As we near the end of 2011, JWT has announced food and beverage trends to keep an eye (and taste bud) out for in 2012. (Yesterday, we spotlighted the first 10 food and beverage trends.)
Food Fairs
A couple of food trends—including foodie-ism, green markets, mobile vendors (food trucks) and affinity for local purveyors—will intersect to drive the rise of local food fairs: markets comprising vendors that focus on a few specialty dishes, eaten on the spot before moving on to the next tasting.
Honey
Look for honey to pop up in more foods—touted as a more natural alternative to high-fructose corn syrup or sugar—and treatments for everything from coughs to scars and aging skin. Vicks, for instance, recently introduced a natural formula for its NyQuil brand that uses honey as the sweetener.
Hydration Stations
As the movement to cut the use of plastic and ban the sale of bottled water grows, we’ll see a proliferation of water stations—already popping up on college campuses and in some public spaces—where people can fill reusable bottles.
Mushrooms
What’s new about edible fungi? With more varieties now populating supermarket shelves in the West, we’ll see a growing awareness that this low-calorie but highly flavorful food packs a nutritional punch. Euromonitor notes that the benefits of mushrooms—which can lower cholesterol, boost the immune system and (some say) even fight cancer—“remain woefully underappreciated”; at a time when consumers are looking to add more so-called functional foods to their diet, they won’t remain overlooked for long.
Rooftop Farming
The rooftop-gardening concept has evolved into large-scale farming projects.

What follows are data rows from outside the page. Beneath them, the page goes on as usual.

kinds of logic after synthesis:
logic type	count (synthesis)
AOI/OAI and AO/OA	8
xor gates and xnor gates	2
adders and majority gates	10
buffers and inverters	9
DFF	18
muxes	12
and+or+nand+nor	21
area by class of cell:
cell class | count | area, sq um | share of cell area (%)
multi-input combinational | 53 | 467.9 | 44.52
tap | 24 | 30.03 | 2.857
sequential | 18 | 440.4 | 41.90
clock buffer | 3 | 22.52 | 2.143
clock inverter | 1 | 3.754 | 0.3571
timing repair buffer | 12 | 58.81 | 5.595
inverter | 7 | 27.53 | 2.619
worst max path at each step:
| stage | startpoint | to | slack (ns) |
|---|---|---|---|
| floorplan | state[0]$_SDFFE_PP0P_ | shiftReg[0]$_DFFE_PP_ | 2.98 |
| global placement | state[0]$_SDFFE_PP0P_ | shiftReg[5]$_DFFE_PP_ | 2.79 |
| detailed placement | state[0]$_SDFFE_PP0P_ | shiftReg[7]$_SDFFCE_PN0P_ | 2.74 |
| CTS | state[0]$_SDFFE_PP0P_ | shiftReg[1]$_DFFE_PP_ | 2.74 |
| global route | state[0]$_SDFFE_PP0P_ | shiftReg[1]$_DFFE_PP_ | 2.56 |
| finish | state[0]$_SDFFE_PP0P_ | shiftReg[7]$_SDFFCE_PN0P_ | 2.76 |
<file path="src/logic/hackPkg.sv">
// Shared types and constants for the HACK system on chip
// Memory map keeps only RAM, LED, button, UART TX and one debug register
// Addresses are 15 bits wide as seen on the CPU data bus
package hackPkg;

	typedef logic [15:0] hackWord; // Data and instruction word

	localparam int romDepth = 256; // ROM indexed by pc[7:0]
	localparam int ramWords = 3840; // Addresses 0 to 3839
	localparam logic [14:0] addrLed = 15'd4096;
	localparam logic [14:0] addrBut = 15'd4097;
	localparam logic [14:0] addrUart = 15'd4098; // Read busy in bit 15, write sends byte
	localparam logic [14:0] addrDebug = 15'd4107;
	localparam int clocksPerBit = 8; // UART bit time in clocks

	// zx nx zy ny f no
	typedef enum logic [5:0] {
		aluZero = 6'b101010,
		aluOne = 6'b111111,
		aluD = 6'b001100,
		aluA = 6'b110000,
		aluNotD = 6'b001101,
		aluAddDA = 6'b000010,
		aluSubDA = 6'b010011,
		aluAndDA = 6'b000000,
		aluOrDA = 6'b010101,
		aluIncA = 6'b110111
	} aluOp;

	// Bits are lt, eq, gt
	typedef enum logic [2:0] {
		jmpNone, jmpGt, jmpEq, jmpGe, jmpLt, jmpNe, jmpLe, jmpAlways
	} jumpCond;

endpackage

</file>
<file path="src/logic/memBus.sv">
// CPU data memory bus, one access per cycle, no handshake
// writeM high means the addressed location loads outM at the next edge
// inM is combinational from address in the same cycle
interface memBus;
	import hackPkg::*;

	logic [14:0] address; // Always the A register
	hackWord outM; // ALU result
	logic writeM;
	hackWord inM; // Read data from the memory map

	modport cpu (
		output address, outM, writeM,
		input inM
	);

	modport map (
		input address, outM, writeM,
		output inM
	);

endinterface

</file>
<file path="src/logic/memoryMap.sv">
// Decodes CPU addresses into RAM and I/O loads and muxes read data
// Below 3840 is RAM, then LED 4096, button 4097, UART 4098, debug 4107
// Unmapped addresses read 0 and ignore writes, button writes are dropped
// Button is sampled once, reads lag the pins by one cycle
module memoryMap (
	input logic clk,
	input logic reset,
	memBus.map bus,
	output logic ramLoad,
	input hackPkg::hackWord ramOut,
	output logic uartLoad,
	input logic uartBusy,
	input logic [1:0] but,
	output logic [1:0] led
);
	import hackPkg::*;

	hackWord ledReg, debugReg;
	logic [1:0] butReg;
	logic isRam;
	logic ledLoad, debugLoad;

	assign isRam = bus.address < 15'(ramWords);
	assign ramLoad = bus.writeM && isRam;
	assign ledLoad = bus.writeM && (bus.address == addrLed);
	assign uartLoad = bus.writeM && (bus.address == addrUart);
	assign debugLoad = bus.writeM && (bus.address == addrDebug);

	always_ff @(posedge clk) begin
		if (reset) begin
			ledReg <= '0;
			debugReg <= '0;
		end else begin
			if (ledLoad)
				ledReg <= bus.outM;
			if (debugLoad)
				debugReg <= bus.outM;
		end
	end

	always_ff @(posedge clk)
		butReg <= but; // Single sampling stage

	always_comb begin
		if (isRam)
			bus.inM = ramOut;
		else case (bus.address)
			addrLed: bus.inM = ledReg; // Full word reads back
			addrBut: bus.inM = {14'd0, butReg};
			addrUart: bus.inM = {uartBusy, 15'd0}; // Busy in bit 15
			addrDebug: bus.inM = debugReg;
			default: bus.inM = '0;
		endcase
	end

	assign led = ledReg[1:0];

	assert property (@(posedge clk) disable iff (reset)
		$onehot0({ramLoad, ledLoad, uartLoad, debugLoad}))
		else $error("More than one load strobe active");

endmodule

</file>
<file path="src/flat_wrapper.sv">
// flat-port wrapper written by rule: the top's interface ports become plain ports
module memoryMap_flat import hackPkg::*;
  (clk, reset, ramLoad, ramOut, uartLoad, uartBusy, but, led, bus_address, bus_outM, bus_writeM, bus_inM);
  memBus bus_i ();
  input logic clk;
  input logic reset;
  output logic ramLoad;
  input hackPkg::hackWord ramOut;
  output logic uartLoad;
  input logic uartBusy;
  input logic [1:0] but;
  output logic [1:0] led;
  input wire logic [$bits(bus_i.address)-1:0] bus_address;
  input wire logic [$bits(bus_i.outM)-1:0] bus_outM;
  input wire logic [$bits(bus_i.writeM)-1:0] bus_writeM;
  output wire logic [$bits(bus_i.inM)-1:0] bus_inM;
  assign bus_i.address = bus_address;
  assign bus_i.outM = bus_outM;
  assign bus_i.writeM = bus_writeM;
  assign bus_inM = bus_i.inM;
  memoryMap u_core (.clk(clk), .reset(reset), .bus(bus_i), .ramLoad(ramLoad), .ramOut(ramOut), .uartLoad(uartLoad), .uartBusy(uartBusy), .but(but), .led(led));
endmodule
</file>
<file path="config.mk">
export PLATFORM = sky130hd
export DESIGN_NAME = memoryMap_flat
export DESIGN_NICKNAME = d
export VERILOG_FILES = /design/src/logic/hackPkg.sv /design/src/logic/memBus.sv /design/src/logic/memoryMap.sv /design/src/flat_wrapper.sv
export SDC_FILE = /design/constraint.sdc
export NUM_CORES = 1
export LEC_CHECK = 0
export BUFFER_PORTS_ARGS = -buffer_cell sky130_fd_sc_hd__buf_2
export CORE_UTILIZATION = 36
export CTS_CLUSTER_SIZE = 25
export DETAILED_ROUTE_END_ITERATION = 7
export GPL_ROUTABILITY_DRIVEN = 0
export MAX_ROUTING_LAYER = met4
export PLACE_DENSITY = 0.74
export SYNTH_ARGS = -nofsm -noshare
export SYNTH_HDL_FRONTEND = slang
export SYNTH_SLANG_ARGS = --single-unit
</file>
<file path="constraint.sdc">
create_clock -name clk -period 2.45 [get_ports clk]
set_input_delay 0.3675 -clock clk [delete_from_list [all_inputs] [get_ports clk]]
set_output_delay 0.3675 -clock clk [all_outputs]
set_load 0.005 [all_outputs]
</file>
==> reports/qor.txt <==
Post-detailed-route count of antenna-violating nets -> 0
Number of setup buffers added after CTS -> 0
Detailed placement HPWL -> 2923 um
Detail-routed via count per cell -> 4.993
Total via count in the routed design -> 1,458
Die footprint -> 4923 um2
Outcome -> completed
Global-route wire length before repair -> 6520 um
Maximum clock rate -> 434.5 MHz
Root buf cell -> sky130_fd_sc_hd__clkbuf_8
Post-synthesis async set-or-reset flop share -> 0%
Post-synthesis instance total -> 167
Layout Area Growth over Synthesis -> 31.71%
Headroom to the max-slew limit -> 62.23%
Yosys synthesis warning count -> 0
Master of the slowest instance on the critical path -> sky130_fd_sc_hd__or4_4
Final hold violation count -> 0
Internal -> 0.0008323 W
Final Skew -> 0 ns
Number of synthesized flops with an enable pin -> 0
Worst hold path class -> in2reg
Post-synth design cell area -> 1673 um2
Number of antenna violations at the first check in global routing -> 0
Final net count -> 292
Die W -> 70.17 um
Kind of capture point of the worst setup path -> output pin
Setup Viol. Count Final -> 0
Worst setup path class -> in2out
Buffers on Ports -> 72
Clock power share -> 38.4%
Worst VDD drop -> 0.3615 mV
Portion of synthesized cell area occupied by the leading cell type -> 40.69%
Std cell rows -> 24
Source-to-sink clock delay at the later pin of the worst-skew pair -> 0.27 ns
Static Leak -> 1.050 nW
Average wire per standard cell -> 13.59 um
Arr. time, crit path -> 1.93 ns
Ys flop type -> sky130_fd_sc_hd__dfxtp_1
Starting density of the core -> 37.90%
Clock transition at the registers of the reported paths -> 0.06 ns
Flop and latch count out of synthesis -> 34
Ratio of final minimum period to clock period -> 93.93%
DRC marker count from the first detailed-route iteration -> 36
Largest cells by area after synthesis -> sky130_fd_sc_hd__dfxtp_1 (41%), sky130_fd_sc_hd__mux2i_1 (19%), sky130_fd_sc_hd__a22o_1 (7.9%)
First-pass iteration count of the detailed router -> 4
Critical path's largest stage delay -> 0.59 ns
Series of cell instances along the critical path -> buf_2 > or4_4 > nor3_2 > and3_1 > buf_12 > a21o_1 > buf_2
Switching part of the total power -> 21.55%
Max clock buf depth -> 2
Remaining routing DRC violations -> 0
Largest net degree at the start of global routing -> 33
Avg Inst Size Synth -> 10.02 um2
Transition time at the pin with the least slew margin -> 0.5665 ns
Switching power of the nets -> 0.0002286 W
Leftover overflow at the end of global routing -> 0
Routed Wire Length -> 3967 um
Share of synthesized area occupied by flip-flops and latches -> 40.69%
Worst path most repeated cell -> sky130_fd_sc_hd__buf_2
TritonCTS Sinks -> 34
Unique cell type count in the Yosys netlist -> 28
Power share of the combinational group -> 9.3%
Number of nets in the synthesized netlist -> 220
Number of global-route vias before repair -> 1,377
RSZ-0062 raised after global routing -> false
Maximum fanout count along the critical path -> 13
CTS H-tree depth -> 2
GRT Util Overall -> 17.19%
Part of the total power dissipated in sequential elements -> 52.3%
Total power divided by cell area -> 481.5 nW/um2
Data required, critical path -> 2.08 ns
Minimum period implied by the final worst setup slack -> 2.301 ns
Ports -> 73
Cell taking the most area after synthesis -> sky130_fd_sc_hd__dfxtp_1
Ant. Diodes -> 0
Maximum capacitance violations -> 0
Fraction of final layout cells sized beyond drive strength 1 -> 39.17%
TritonCTS clock tree -> built
Core area -> 4414 um2
Max-slew violation total from the final report -> 0
Worst setup slack after layout -> 0.1487 ns
Synth cell count leaders -> sky130_fd_sc_hd__dfxtp_1 (34), sky130_fd_sc_hd__nor2_1 (34), sky130_fd_sc_hd__mux2i_1 (32)
Worst slack at placement -> 0.05952 ns
Number of CTS-inserted buffers -> 5
Nature of the critical path startpoint -> primary input
Y dimension of the die -> 70.17 um
Sum of negative setup slack -> 0 ns
cell usage in the layout (no fill, tap or decap):
cell type                  instances
sky130_fd_sc_hd__or4_4             1
sky130_fd_sc_hd__or4_1             1
sky130_fd_sc_hd__and4_1            2
sky130_fd_sc_hd__and2_1            2
sky130_fd_sc_hd__mux2i_1          32
sky130_fd_sc_hd__nor4_4            2
sky130_fd_sc_hd__nor3_2            1
sky130_fd_sc_hd__or4b_2            1
sky130_fd_sc_hd__a21o_1           13
sky130_fd_sc_hd__a221o_1           1
sky130_fd_sc_hd__and3_1            2
sky130_fd_sc_hd__nand4b_1          2
sky130_fd_sc_hd__clkbuf_8          6
sky130_fd_sc_hd__nor4_2            2
sky130_fd_sc_hd__nand2_1           2
sky130_fd_sc_hd__a32oi_1           2
sky130_fd_sc_hd__nand4_1           1
sky130_fd_sc_hd__nor2_1           34
sky130_fd_sc_hd__buf_12            3
sky130_fd_sc_hd__buf_4             4
sky130_fd_sc_hd__clkbuf_1          1
sky130_fd_sc_hd__mux2_1            1
sky130_fd_sc_hd__dfxtp_1          34
sky130_fd_sc_hd__or3_1             1
sky130_fd_sc_hd__or4b_4            1
sky130_fd_sc_hd__a22o_1           15
sky130_fd_sc_hd__buf_2            72
sky130_fd_sc_hd__clkinv_2          1
through the flow:
stage | instance area [um2] | hold WS (ns) | util [%] | power (W) | std cells
detailed placement | 2108 | 0.4750 | 47.76 | 0.0006657 | 284
CTS | 2200 | 0.1881 | 49.83 | 0.001076 | 292
finish | 2203 | 0.1976 | 49.92 | 0.001061 | 292
global placement | 2108 | 0.4723 | 47.76 | 0.0006635 | 284
floorplan | 1673 | 0.3952 | - | 0.0006025 | 167
global route | 2203 | 0.1841 | 49.92 | 0.001111 | 292
metal layers:
metal	track usage (%)	share of wire, %	vias up
met2	28.63	49	28
met1	21.36	47	676
met4	4.000	0.43	0
met3	3.608	3.6	2
met5	-	0	-
li1	-	-	752
power groups by stage:
stage | logic (W) | clock network (W) | registers, W
global placement | 0.0000962 | 0 | 0.000567
floorplan | 0.0000354 | 0 | 0.000567
finish | 0.0000987 | 0.000407 | 0.000555
CTS | 0.0000987 | 0.000423 | 0.000555
detailed placement | 0.0000983 | 0 | 0.000567
global route | 0.000109 | 0.000448 | 0.000555
critical path, delay by kind of cell:
kind / cells / cell delay (ns)
AND/OR/NAND/NOR: 3 / 1.07
buffers and inverters: 3 / 0.37
AO/OA/AOI/OAI: 1 / 0.13
registers in the layout, indices dropped and copies added, names as in the netlist:
register	flops
u_core.ledReg	16
u_core.debugReg	16
u_core.butReg	2
cell families (layout without fill, tap and decap cells):
family | Yosys count | after routing | share of synthesized area, %
buf+inv | 14 | 87 | 5.160
compound gates | 31 | 31 | 15.33
mux | 33 | 33 | 19.82
simple gates | 55 | 55 | 19.00
flops | 34 | 34 | 40.69
path summary, 6_finish.rpt:
path                                  start  cells after the start                        endpoint  slack [ns]
max                         bus_address[11]                      7                      bus_inM[5]        0.15
min                                  but[0]                      1        u_core.butReg[0]$_DFF_P_        0.20
max reg2reg  u_core.ledReg[13]$_SDFFE_PP0P_                      2  u_core.ledReg[13]$_SDFFE_PP0P_        1.80
min reg2reg   u_core.ledReg[8]$_SDFFE_PP0P_                      2   u_core.ledReg[8]$_SDFFE_PP0P_        0.50
what timing repair did:
action	in CTS	in global routing
hold buffers	0	0
setup endpoints to repair	0	9
hold endpoints to repair	0	0
gates resized for setup	0	1
area by class of cell:
cell class / count / area, um2
fillers: 427 / 2211
repair buffers: 79 / 450.4
clock buffers: 7 / 86.33
multi-input cells: 119 / 915.9
clock inverters: 1 / 5.005
flip-flops and latches: 34 / 680.7
well taps: 52 / 65.06
No activity file was read; power rests on OpenSTA's default activity.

Brooklyn Grange, for example, is a rooftop organic farm that sells its produce in markets and businesses around New York City; in the U.K., Food From the Sky, is a similar initiative atop a supermarket in London that sells produce in the market below. And BrightFarms is a New York-based company focused on helping food merchants transform their roofs.
Screened Dining
Interactive screens are coming to restaurants, replacing menus and sometimes workers, and helping to entertain diners. Patrons will be ordering and sometimes paying using iPads and other tablets, touch screen tables and self-order kiosks. For instance, diners at a restaurant in the Manhattan department store Barney’s can order at one of 30 screens in a glass-covered communal table, then browse the store’s catalog while eating. And McDonald’s has deployed touch-screen kiosks in venues across Europe. This is one manifestation of Screened Interactions, one of our 10 Trends for 2012.
Smaller SKUs
Food and beverage brands are swinging in the opposite direction from the mega-sizes and bulk offerings they have targeted at budget-savvy consumers: Smaller sizes at minimal prices will target extremely cost-sensitive customers in the developed world. H.J. Heinz, for example, is introducing several reduced sizes at a suggested retail price of 99 cents in the U.S. and around one euro in Europe, including a 10-ounce ketchup pouch and a 9-ounce mustard. Kraft is selling 50-cent gum packs with five sticks of Trident or Stride.
Spiking Food Prices
As extreme weather wreaks havoc on crop yields, watch for already-high food prices to spike further thanks to droughts, flooding and other irregularities brought on by climate change. For example, Thailand, the world’s biggest rice producer, is expecting smaller yields thanks in part to its disastrous floods. In the U.S., drought in Texas thinned cattle herds, which will likely push up beef prices by about 8%.
Sustainable Palm Oil
The production of palm oil, an ingredient in everything from cosmetics to cookies to cleaning products, often results in deforestation and habitat destruction. Awareness of the issue is bubbling up, with manufacturers slowly switching over to sustainable palm oil or pledging to do so. Watch for brands to tout their use of GreenPalm certificates (akin to offsets)—e.g., in 2012, boxes of Girl Scout cookies will start bearing the logo—or conformance with various certification standards.